Execute loading data pipeline

Parameters
  • args – arbitrary arguments

  • kwargs – arbitrary keyword arguments

Returns

loaded data

Return type

sentivi.data.data_loader.Corpus

Corpus

class sentivi.data.data_loader.Corpus(train_file: Optional[str] = None, test_file: Optional[str] = None, delimiter: Optional[str] = '\n', line_separator: Optional[str] = None, n_grams: Optional[int] = None, text_processor: Optional[sentivi.text_processor.TextProcessor] = None, max_length: Optional[int] = None, truncation: Optional[str] = 'head', mode: Optional[str] = 'sentivi')

Text corpus for sentiment analysis

__init__(train_file: Optional[str] = None, test_file: Optional[str] = None, delimiter: Optional[str] = '\n', line_separator: Optional[str] = None, n_grams: Optional[int] = None, text_processor: Optional[sentivi.text_processor.TextProcessor] = None, max_length: Optional[int] = None, truncation: Optional[str] = 'head', mode: Optional[str] = 'sentivi')

Initialize Corpus instance

Parameters
  • train_file – Path to train text file

  • test_file – Path to test text file

  • delimiter – Separator between text and labels

  • line_separator – Separator between samples.

  • n_grams – N-grams

  • text_processor – sentivi.text_processor.TextProcessor instance

  • max_length – maximum length of input text

build()

Build sentivi.data.data_loader.Corpus instance

Returns

sentivi.data.data_loader.Corpus instance

Return type

sentivi.data.data_lodaer.Corpus

get_test_set()

Get test samples

Returns

Input and output of test samples

Return type

Tuple[List, List]

get_train_set()

Get training samples

Returns

Input and output of training samples

Return type

Tuple[List, List]

text_transform(text)

Preprocessing raw text

Parameters

text – raw text

Returns

text

Return type

str

Text Encoder

TextEncoder is a class that receives pre-processed data from sentivi.data.DataLoader, its responsibility is to provide appropriate data to the respective classifications.
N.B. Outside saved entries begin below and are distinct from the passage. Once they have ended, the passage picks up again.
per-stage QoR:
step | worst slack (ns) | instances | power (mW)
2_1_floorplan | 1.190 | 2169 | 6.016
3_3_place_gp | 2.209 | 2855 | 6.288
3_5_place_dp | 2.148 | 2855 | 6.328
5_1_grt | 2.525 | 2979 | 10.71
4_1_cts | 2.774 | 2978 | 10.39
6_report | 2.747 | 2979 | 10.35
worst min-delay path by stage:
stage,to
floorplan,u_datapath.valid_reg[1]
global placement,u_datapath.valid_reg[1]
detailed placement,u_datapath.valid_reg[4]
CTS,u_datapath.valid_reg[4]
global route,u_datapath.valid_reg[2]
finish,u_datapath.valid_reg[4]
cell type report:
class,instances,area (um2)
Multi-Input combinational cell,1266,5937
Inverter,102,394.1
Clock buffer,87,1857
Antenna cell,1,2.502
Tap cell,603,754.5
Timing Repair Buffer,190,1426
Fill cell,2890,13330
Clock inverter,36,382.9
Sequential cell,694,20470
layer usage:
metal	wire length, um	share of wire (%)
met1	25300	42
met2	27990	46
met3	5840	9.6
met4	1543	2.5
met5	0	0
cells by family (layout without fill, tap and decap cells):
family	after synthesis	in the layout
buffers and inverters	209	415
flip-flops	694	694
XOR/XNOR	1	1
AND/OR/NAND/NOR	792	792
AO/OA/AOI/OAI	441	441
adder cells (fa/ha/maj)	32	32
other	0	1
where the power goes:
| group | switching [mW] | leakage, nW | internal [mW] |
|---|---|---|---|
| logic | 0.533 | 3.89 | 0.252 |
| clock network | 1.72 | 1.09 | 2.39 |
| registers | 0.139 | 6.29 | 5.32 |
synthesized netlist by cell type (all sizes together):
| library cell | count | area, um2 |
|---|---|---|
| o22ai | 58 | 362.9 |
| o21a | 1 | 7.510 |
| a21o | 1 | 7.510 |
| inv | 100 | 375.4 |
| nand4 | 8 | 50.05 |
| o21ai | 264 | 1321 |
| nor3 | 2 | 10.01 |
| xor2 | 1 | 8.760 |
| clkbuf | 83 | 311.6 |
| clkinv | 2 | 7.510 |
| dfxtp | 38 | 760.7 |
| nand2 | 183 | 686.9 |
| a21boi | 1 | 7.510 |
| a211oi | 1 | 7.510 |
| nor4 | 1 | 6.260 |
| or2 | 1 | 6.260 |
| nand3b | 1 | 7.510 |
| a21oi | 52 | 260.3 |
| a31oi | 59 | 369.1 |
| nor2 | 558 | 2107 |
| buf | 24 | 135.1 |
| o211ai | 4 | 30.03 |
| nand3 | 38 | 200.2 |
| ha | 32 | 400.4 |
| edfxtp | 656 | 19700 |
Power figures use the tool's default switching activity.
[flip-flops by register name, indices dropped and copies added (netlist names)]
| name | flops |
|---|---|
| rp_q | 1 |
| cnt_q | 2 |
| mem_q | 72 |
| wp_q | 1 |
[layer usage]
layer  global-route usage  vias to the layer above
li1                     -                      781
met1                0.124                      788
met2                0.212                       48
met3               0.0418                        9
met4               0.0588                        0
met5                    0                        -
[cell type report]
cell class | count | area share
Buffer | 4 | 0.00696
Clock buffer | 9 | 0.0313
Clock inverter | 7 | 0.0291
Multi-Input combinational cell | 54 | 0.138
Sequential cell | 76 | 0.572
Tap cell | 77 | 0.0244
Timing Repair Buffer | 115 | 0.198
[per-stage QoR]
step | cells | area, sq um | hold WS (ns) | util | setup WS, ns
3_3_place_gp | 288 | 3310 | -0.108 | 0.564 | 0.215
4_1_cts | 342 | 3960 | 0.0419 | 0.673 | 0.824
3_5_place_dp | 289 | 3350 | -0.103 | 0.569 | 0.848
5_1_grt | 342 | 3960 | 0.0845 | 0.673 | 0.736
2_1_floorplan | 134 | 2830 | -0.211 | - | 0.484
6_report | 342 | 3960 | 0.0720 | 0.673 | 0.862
[src/rtl/rgb_conv3x3_filter_macros.svh]
// Assertion macros used by the filter's top-level RTL.
`ifndef RGB_CONV3X3_FILTER_MACROS_SVH
`define RGB_CONV3X3_FILTER_MACROS_SVH

// The consequent must hold in the same cycle as the antecedent.
`define RCF_ASSERT_SAME(lbl, ante, cons, msg) \
    lbl: assert property (@(posedge i_clk) disable iff (!i_rst_n) (ante) |-> (cons)) \
        else $error(msg);

// The consequent must hold in the cycle after the antecedent.
`define RCF_ASSERT_NEXT(lbl, ante, cons, msg) \
    lbl: assert property (@(posedge i_clk) disable iff (!i_rst_n) (ante) |=> (cons)) \
        else $error(msg);

`endif

[src/rtl/rcf_pkg.sv]
`default_nettype none
package rcf_pkg;

    localparam int MAX_WIDTH_DEF  = 1024;
    localparam int MAX_HEIGHT_DEF = 1024;
    localparam int DIM_W          = 14;
    localparam int CNT_W          = 10;
    localparam int PIX_W          = 24;
    localparam int ACC_W          = 20;
    localparam int DIVD_W         = 19;
    localparam int DVSR_W         = 10;
    localparam int TAPS           = 9;
    localparam int ADDR_W         = 5;

    localparam logic [2:0] REG_KTOP   = 3'd0;
    localparam logic [2:0] REG_KMID   = 3'd1;
    localparam logic [2:0] REG_KBOT   = 3'd2;
    localparam logic [2:0] REG_DIV    = 3'd3;
    localparam logic [2:0] REG_WIDTH  = 3'd4;
    localparam logic [2:0] REG_HEIGHT = 3'd5;

    typedef enum logic [2:0] {
        S_IDLE,
        S_UPDATE,
        S_MAC,
        S_DIVLD,
        S_DIV,
        S_OUT
    } t_state;

    typedef struct packed {
        logic [23:0] k_top;
        logic [23:0] k_mid;
        logic [23:0] k_bot;
        logic [9:0]  div;
        logic [10:0] width;
        logic [10:0] height;
    } t_cfg;

    typedef struct packed {
        logic accept;
        logic update;
        logic mac_step;
        logic div_load;
        logic div_step;
        logic out_load;
    } t_cmd;

    typedef struct packed {
        logic emit;
        logic tap_last;
        logic div_last;
        logic out_free;
    } t_sts;

endpackage
`default_nettype wire

[src/rtl/rcf_ctrl.sv]
`default_nettype none
module rcf_ctrl (
    input  wire logic          i_clk,
    input  wire logic          i_rst_n,
    input  wire logic          i_in_valid,
    input  wire rcf_pkg::t_sts i_sts,
    output rcf_pkg::t_cmd      o_cmd
);

    rcf_pkg::t_state r_state;
    rcf_pkg::t_state n_state;

    always_ff @(posedge i_clk) begin
        if (!i_rst_n) begin
            r_state <= rcf_pkg::S_IDLE;
        end else begin
            r_state <= n_state;
        end
    end

    always_comb begin
        n_state = r_state;
        case (r_state)
            rcf_pkg::S_IDLE: begin
                if (i_in_valid) n_state = rcf_pkg::S_UPDATE;
            end
            rcf_pkg::S_UPDATE: begin
                n_state = i_sts.emit ? rcf_pkg::S_MAC : rcf_pkg::S_IDLE;
            end
            rcf_pkg::S_MAC: begin
                if (i_sts.tap_last) n_state = rcf_pkg::S_DIVLD;
            end
            rcf_pkg::S_DIVLD: begin
                n_state = rcf_pkg::S_DIV;
            end
            rcf_pkg::S_DIV: begin
                if (i_sts.div_last) n_state = rcf_pkg::S_OUT;
            end
            rcf_pkg::S_OUT: begin
                if (i_sts.out_free) n_state = rcf_pkg::S_IDLE;
            end
            default: n_state = rcf_pkg::S_IDLE;
        endcase
    end

    always_comb begin
        o_cmd = '0;
        case (r_state)
            rcf_pkg::S_IDLE:   o_cmd.accept   = 1'b1;
            rcf_pkg::S_UPDATE: o_cmd.update   = 1'b1;
            rcf_pkg::S_MAC:    o_cmd.mac_step = 1'b1;
            rcf_pkg::S_DIVLD:  o_cmd.div_load = 1'b1;
            rcf_pkg::S_DIV:    o_cmd.div_step = 1'b1;
            rcf_pkg::S_OUT:    o_cmd.out_load = i_sts.out_free;
            default:           o_cmd = '0;
        endcase
    end

endmodule
`default_nettype wire

[config.mk]
export PLATFORM = sky130hd
export DESIGN_NAME = rcf_ctrl
export DESIGN_NICKNAME = d
export VERILOG_FILES = /design/src/rtl/rgb_conv3x3_filter_macros.svh /design/src/rtl/rcf_pkg.sv /design/src/rtl/rcf_ctrl.sv
export SDC_FILE = /design/constraint.sdc
export NUM_CORES = 1
export LEC_CHECK = 0
export BUFFER_PORTS_ARGS = -buffer_cell sky130_fd_sc_hd__buf_2
export CAP_MARGIN = 20
export CORE_AREA = 2 2 39 41
export DETAILED_ROUTE_END_ITERATION = 8
export DIE_AREA = 0 0 41 43
export MAX_ROUTING_LAYER = met4
export PLACE_DENSITY = 0.32
export SLEW_MARGIN = 15
export SYNTH_ARGS = -nofsm -noshare
export SYNTH_HDL_FRONTEND = slang
export SYNTH_SLANG_ARGS = --single-unit
[constraint.sdc]
create_clock -name i_clk -period 2.55 [get_ports i_clk]
set_input_delay 0.3825 -clock i_clk [delete_from_list [all_inputs] [get_ports i_clk]]
set_output_delay 0.3825 -clock i_clk [all_outputs]
set_load 0.02 [all_outputs]
Word level (Yosys, flattened, before mapping):

Index checks and enable logic that the tools add are counted.

* register bits: 3
* input bits: 7
* output and inout bits: 6
* logic and storage cells: 24

* equal/unequal tests: 9
* multiplexer cells: 12
* reductions and logical operators: 2

Operators by type and width (count)
* one-hot mux 3 bit (6 select lines): 1
* two-way mux 3 bit: 4
* != test 2 bit, second input constant: 4
* equality test 3 x 2 -> 1 bit, second input constant: 2
* equality test 3 bit, second input constant: 2
* two-way mux 1 bit: 6
* AND reduction 4 bit: 1
* equality test 3 x 1 -> 1 bit, second input constant: 1
* logical NOT 3 bit: 1
* two-way mux 2 bit: 1

Depth between registers and ports, before layout:

* depth in word-level cells: 3
* depth in mapped cells: 3
* gate-level depth less buffers: 3

Worst setup path after synthesis:

No wires, ideal clock.

* path type: register -> output
* from: register r_state[2]
* to: output port o_cmd[1] (netlist name)
* arrival: 0.950 ns
* required time: 2.168 ns
* setup slack: 1.217 ns
* stages on the path, launching flop included: 3
* path buffers: 0
* cell sequence: dfxtp_1 -> inv_2 -> nor3_1

RTL lines
* start, declared: RTL line rcf_ctrl.sv:10 `rcf_pkg::t_state r_state;`
* start signal, assigned: RTL line rcf_ctrl.sv:15 `r_state <= rcf_pkg::S_IDLE;`
* start signal, assigned: RTL line rcf_ctrl.sv:17 `r_state <= n_state;`
* end, declared: RTL line rcf_ctrl.sv:7 `output rcf_pkg::t_cmd o_cmd`

==> results.yml <==
clock_network:
  numCtsBuffers: 3
  post_cts_buffers: 0
  htree_levels: 1
  cts_tree: "yes"
  clock_latency_ps: 230
  cts.sinks: 3
  cts_buffer_depth: 2
  cts-resized-gates: 0
  clk_pin_slew_ps: 40
  cts-root-buf: "clkbuf_4"
  hold_buffers: 0
critical_path:
  critPathArrivalTime_ps: 1250
  rr_endpoint: "r_state[0]"
  max_stage_delay_ps: 450
  worst_setup_path_start_kind: "register"
  reg2reg_from: "r_state[2]"
  reg2reg_slack_ps: 1420
  slowest_stage: "dfxtp_1"
  path_buf_inv: 1
  r2r_cells: 3
  end_kind: "output pin"
  crit_family: "flip-flops"
  critical_path_class: "register to output pin"
  crit_required_ps: 2170
  cp_cell_sequence: "nor2b_2 > and3_2 > buf_2"
  worst-path-max-fanout: 8
pwr:
  power.switching_mw: 0.0430
  combPwrFrac_pct: 16.9
  leakage_nw: 0.140
  power_frac_clock_pct: 50.2
  p_int_mw: 0.122
  p_seq_share_pct: 32.9
  switching_share_pct: 26.0
  p_total_mw: 0.165
  cellPowerDensity_mw_per_mm2: 552
  ir_drop_v: 0.000193
routing:
  dr.pass1.iters: 1
  drcViolationCount: 0
  drt-total-wl_microns: 493
  postRouteAntennaNets: 0
  wl_per_cell_microns: 9.30
  via_count: 213
  drtIter0Drc: 0
  vias_per_cell: 4.02
sta:
  finalWorstSetupSlack_ps: 921
  grt_setup_unrepaired: "no"
  post-route-min-period_ps: 1630
  period_share_pct: 63.9
  whs_ps: 392
  setup_viol: 0
  slew-limit-headroom_pct: 83.3
  tns_ps: 0
  tightestPinTransition_ps: 250
  fmax_ghz: 0.614
  finalHoldViolCount: 0
  slew_viol_final: 0
  fin_skew_ps: 2.70
yosys:
  syn_inst: 21
  yosysTopAreaCell: "dfxtp_1"
  yosysWarnings: 0
  synth_async_sr_flop_share_pct: 0
  ys_types: 16
  syn_nets: 28
  yosysTopAreaCellShare_pct: 31.2
  synth_edf_count: 0
  postSynthAreaPerCell_sq_um: 9.18
  synth.cell_area_sq_um: 193
  synth_commonest_cells: "3 x dfxtp_1, 3 x nor3_1, 2 x nor3b_2"
  yosysSeqAreaShare_pct: 31.2
  netlist_top_cells_area: "dfxtp_1 31%, nor3b_2 13%, nor3_1 7.8%"
  synth-seq-cells: 3
  dominantRegCellSynth: "dfxtp_1"
job:
  max_cap_violations: 0
global_routing:
  grt-ovfl-total: 0
  grtUsageTotal_pct: 7.81
  grt_pass1_wl_microns: 814
  grt_antenna_before_repair: 0
  grt_max_degree: 9
  grt.busiest_layer: "met2"
  grt_use_met2_pct: 10.9
  use_met3_pct: 6.28
  use_met1_pct: 6.41
  grt_pass1_vias: 197
finish:
  utilization_pct: 21.6
  syn2layout_area_growth_pct: 55.2
  n_antenna_cell: 0
  reg_top3: "r_state x3"
  drive_gt1_share_pct: 56.8
  fin_nets: 45
  fillerInstances: 162
  largest_reg_flops: 3
  finalInstanceArea_sq_um: 299
  final_cells: 53
  top_register: "r_state"
placement:
  io_buffers: 12
  post-place-cells: 49
  place_hpwl_microns: 400
  place_ws_ps: 1160
  routabilityCongestion: 0.618
  postPlaceCellArea_sq_um: 273
die:
  initial_core_util_pct: 13.9
  coreArea_sq_mm: 0.00138
  die_area_sq_mm: 0.00176
  die_h_microns: 43
  fp.dieW_microns: 41
  ioPinCount: 13
  rows: 14
worst_hold_path:
  hold_end: "r_state[2]"
  hold_depth: 2
  hp-start: "i_rst_n"
  min_path_type: "input pin to register"
run_status:
  status: "finished clean"
-- worst max path at each step --
stage	from	to	cells past startpoint
after detailed placement	r_state[0]	o_cmd[0]	3
final	r_state[0]	o_cmd[0]	3
after global placement	r_state[0]	o_cmd[0]	3
after global routing	r_state[0]	o_cmd[0]	3
after floorplan	r_state[2]	o_cmd[1]	2
after CTS	r_state[0]	o_cmd[0]	3
-- metal layers --
layer | up-vias | share of wire, %
met1 | 93 | 40
met4 | 0 | 1.2
li1 | 112 | -
met2 | 6 | 51
met3 | 2 | 7.9
met5 | - | 0
-- power by group through the flow --
stage | clock (mW) | combinational [mW] | sequential [mW]
after CTS | 0.0863 | 0.0284 | 0.0544
after floorplan | 0 | 0.0175 | 0.0541
after global placement | 0 | 0.0285 | 0.0551
final | 0.0829 | 0.0279 | 0.0544
after global routing | 0.0889 | 0.0309 | 0.0554
after detailed placement | 0 | 0.0283 | 0.0551
-- cell usage in the layout, fill, tap and decap left out, drive strengths merged --
cell    netlist  layout
a211oi        1       1
a21oi         1       1
and2          2       2
and3          2       2
buf           0      12
clkbuf        0       4
dfxtp         3       3
inv           1       1
mux2i         1       1
nor2b         2       2
nor3          3       3
nor3b         3       3
o21a          1       1
o31a          1       1
-- cell families (layout without fill, tap and decap cells) --
| group | count (synthesis) | in the layout | share of synthesized area [%] |
|---|---|---|---|
| simple gates | 12 | 12 | 46.8 |
| compound gates | 4 | 4 | 14.9 |
| flops | 3 | 3 | 31.2 |
| mux | 1 | 1 | 5.20 |
| buf+inv | 1 | 17 | 1.95 |
-- area by class of cell --
type | instances | area [sq um] | area share, %
Multi-Input combinational cell | 17 | 129 | 43.1
Sequential cell | 3 | 60.1 | 20.1
Timing Repair Buffer | 12 | 60.1 | 20.1
Clock buffer | 4 | 26.3 | 8.79
Tap cell | 16 | 20.0 | 6.69
Inverter | 1 | 3.75 | 1.26
No activity file was read; power rests on OpenSTA's default activity.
text_encoder = TextEncoder('one-hot') # ['one-hot', 'word2vec', 'bow', 'tf-idf', 'transformer']
One-hot Encoding

The simplest encoding type of TextEncoder, each token will be represented as a one-hot vector. These vectors indicate the look-up index of given token in corpus vocabulary. For example, vocab = ['I', 'am', 'a', 'student']:

  • one-hot('I') = [1, 0, 0, 0]

  • one-hot('am') = [0, 1, 0, 0]

  • one-hot('a') = [0, 0, 1, 0]

  • one-hot('student') = [0, 0, 0, 1]

Bag-of-Words

A bag-of-words is a representation of text that describes the occurrence of words within a document. It involves two things: A vocabulary of known words. A measure of the presence of known words. More detail: https://machinelearningmastery.com/gentle-introduction-bag-words-model/

Term Frequency - Inverse Document Frequency

tf–idf or TFIDF, short for term frequency–inverse document frequency, is a numerical statistic that is intended to reflect how important a word is to a document in a collection or corpus. This tf-idf version implemented in TextEncoder is logarithmically scaled version. More detail: https://en.wikipedia.org/wiki/Tf%E2%80%93idf

Word2Vec

Word2vec (Mikolov et al, 2013) is a method to efficiently create word embeddings using distributed representation method. This implementation using gensim, it is required model_path argument in initialization stage. For vietnamese, word2vec model should be downloaded from https://github.com/sonvx/word2vecVN

text_encoder = TextEncoder(encode_type='word2vec', model_path='./pretrained/wiki.vi.model.bin.gz')
Transformer

Transformer text encoder is equivalent to transformer.AutoTokenizer from https://huggingface.co/transformers

class sentivi.data.TextEncoder(encode_type: Optional[str] = None, model_path: Optional[str] = None)
__init__(encode_type: Optional[str] = None, model_path: Optional[str] = None)

Simple text encode layer

Parameters
  • encode_type – one type in [‘one-hot’, ‘word2vec’, ‘bow’, ‘tf-idf’, ‘transformer’]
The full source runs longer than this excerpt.